「功輔、正直に話せ」

私の制止を聞き入れずに功輔さんに詰め寄る奏士さん。しかし、功輔さんはその剣幕に動じることなく、けろっとした様子で答えた。

「社長、お早い到着でしたね。今夜の便では?」
「フライト予定の便が変更になったんだ……。そうじゃない!」

功輔さんがやれやれとばかりに嘆息し、奏士さんをぐいと私の方に押しやった。それは上司にする態度じゃない。友人相手にやるくらい雑な態度で、ちょっと面食らってしまった。

「奏士社長、里花さんはお疲れです。あなたがいないので、夜も眠れないほど憔悴してしまっています。大事な恋人をこんなにほったらかして何をしておいでです」

正確に言うと、奏士さんがいないからやつれたわけじゃないんだけど、堂々と彼に責任を追及する功輔さん。きっと、くだらない嫉妬をするなという意味だろう。それが奏士さんにも伝わっているようだ。

「功輔、おまえ」
「俺に嫉妬する前に、愛しい里花さんがやつれていることに気づくべきですよ」

奏士さんがようやく私を見た。私はベンチからよろよろと立ち上がり、奏士さんの腕に掴まって訴える。

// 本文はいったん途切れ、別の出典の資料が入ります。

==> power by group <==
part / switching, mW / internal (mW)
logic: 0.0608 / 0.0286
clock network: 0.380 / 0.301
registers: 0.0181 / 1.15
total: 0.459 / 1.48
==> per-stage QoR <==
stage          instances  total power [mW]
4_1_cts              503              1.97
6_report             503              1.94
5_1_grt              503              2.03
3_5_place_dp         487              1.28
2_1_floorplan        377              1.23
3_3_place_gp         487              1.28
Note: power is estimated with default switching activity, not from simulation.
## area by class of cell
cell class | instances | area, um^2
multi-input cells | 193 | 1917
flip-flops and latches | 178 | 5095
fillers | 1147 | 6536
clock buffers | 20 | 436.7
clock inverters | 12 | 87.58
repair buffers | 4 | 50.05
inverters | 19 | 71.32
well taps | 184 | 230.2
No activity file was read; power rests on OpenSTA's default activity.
File: config.mk
export PLATFORM = sky130hd
export DESIGN_NAME = io_mmio_controller
export DESIGN_NICKNAME = d
export VERILOG_FILES = /design/src/rtl/io_mmio_controller.sv
export SDC_FILE = /design/constraint.sdc
export NUM_CORES = 1
export LEC_CHECK = 0
export ABC_CLOCK_PERIOD_IN_PS = 5140
export CAP_MARGIN = 10
export CORE_MARGIN = 2
export CORE_UTILIZATION = 35
export CTS_BUF_LIST = sky130_fd_sc_hd__clkbuf_8
export CTS_CLUSTER_DIAMETER = 100
export DETAILED_ROUTE_END_ITERATION = 8
export DONT_BUFFER_PORTS = 1
export GPL_TIMING_DRIVEN = 0
export SLEW_MARGIN = 0
export SYNTH_ARGS = -nofsm -noshare
export SYNTH_HDL_FRONTEND = slang
export SYNTH_SLANG_ARGS = --single-unit
File: constraint.sdc
create_clock -name clk -period 5.14 [get_ports clk]
set_input_delay 1.285 -clock clk [delete_from_list [all_inputs] [get_ports clk]]
set_output_delay 1.285 -clock clk [all_outputs]
set_load 0.01 [all_outputs]
**src/rtl/sockit_fifo.sv**
```systemverilog
// sockit_fifo: single-clock FIFO with req/grt handshake on both ports.
// Depth may be any integer >= 2. The block provides a fill-level output and a
// synchronous clear. With BYP=1, a word can pass from the input port to the
// output port in the same cycle while the FIFO is empty.
module sockit_fifo #(
   parameter int DW  = 8,
   parameter int DD  = 4,
   parameter int CW  = $clog2(DD+1),
   parameter int BYP = 0
) (
   input  logic          clk,
   input  logic          rst,
   input  logic          clr,
   input  logic [DW-1:0] bfi_dat,
   input  logic          bfi_req,
   output logic          bfi_grt,
   output logic [DW-1:0] bfo_dat,
   output logic          bfo_req,
   input  logic          bfo_grt,
   output logic [CW-1:0] cnt
);

   localparam int            AW       = $clog2(DD);
   localparam logic [AW-1:0] PTR_LAST = AW'(DD-1);
   localparam logic [CW-1:0] CNT_FULL = CW'(DD);
   localparam logic          BYP_EN   = (BYP != 0);

   logic [DW-1:0] mem_q [DD];
   logic [AW-1:0] wr_ptr_q, wr_ptr_d;
   logic [AW-1:0] rd_ptr_q, rd_ptr_d;
   logic [CW-1:0] cnt_q, cnt_d;

   logic byp_act;
   logic bfi_trn, bfo_trn;
   logic wr_en, rd_en;

   // Pointers wrap at DD-1 rather than at a power of two.
   function automatic logic [AW-1:0] next_ptr(input logic [AW-1:0] p);
      return (p == PTR_LAST) ? '0 : p + AW'(1);
   endfunction

   // Handshake outputs and the resulting store/read decisions.
   always_comb begin
      // NOTE: every signal gets a value on every path through this block, so no latches are inferred.
      byp_act = BYP_EN & (cnt_q == '0);
      bfi_grt = rst & ~clr & (cnt_q != CNT_FULL);
      if (byp_act) begin
         bfo_req = rst & ~clr & bfi_req;
         bfo_dat = bfi_dat;
      end else begin
         bfo_req = rst & ~clr & (cnt_q != '0);
         bfo_dat = mem_q[rd_ptr_q];
      end
      bfi_trn = bfi_req & bfi_grt;
      bfo_trn = bfo_req & bfo_grt;
      // A word that passes straight through is neither stored nor popped.
      wr_en   = bfi_trn & ~(byp_act & bfo_trn);
      rd_en   = bfo_trn & ~byp_act;
   end

   // Next pointer and fill-level values; clear overrides both transfers.
   always_comb begin
      wr_ptr_d = wr_ptr_q;
      rd_ptr_d = rd_ptr_q;
      cnt_d    = cnt_q;
      if (clr) begin
         wr_ptr_d = '0;
         rd_ptr_d = '0;
         cnt_d    = '0;
      end else begin
         if (wr_en) wr_ptr_d = next_ptr(wr_ptr_q);
         if (rd_en) rd_ptr_d = next_ptr(rd_ptr_q);
         case ({wr_en, rd_en})
            2'b10:   cnt_d = cnt_q + CW'(1);
            2'b01:   cnt_d = cnt_q - CW'(1);
            default: cnt_d = cnt_q;
         endcase
      end
   end

   // Pointer and fill-level registers.
   always_ff @(posedge clk or negedge rst) begin
      // NOTE: sequential state uses non-blocking assignments, so every flop samples pre-edge values.
      if (!rst) begin
         wr_ptr_q <= '0;
         rd_ptr_q <= '0;
         cnt_q    <= '0;
      end else begin
         wr_ptr_q <= wr_ptr_d;
         rd_ptr_q <= rd_ptr_d;
         cnt_q    <= cnt_d;
      end
   end

   // Storage array write port.
   always_ff @(posedge clk) begin
      // NOTE: the array has no reset; cnt gates bfo_req, so stale contents are never presented as valid.
      if (wr_en) mem_q[wr_ptr_q] <= bfi_dat;
   end

   assign cnt = cnt_q;

endmodule
```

「功輔さんは支えてくれただけ。私……少し無理をして、体調が悪くて」
「里花……本当だ。顔色が悪い」

見る間に切ない表情になった奏士さんが、ぎゅっと私を抱き締めた。それから、功輔さんに顔だけ向けて謝った。

「……悪かった、功輔」
「いえ、今も里花さんに話していたんですが、奏士社長は里花さんのことになると我を忘れますからね。気にしていません」

クールな返答に、奏士さんは反省しているのかしゅんと背を丸めてしまった。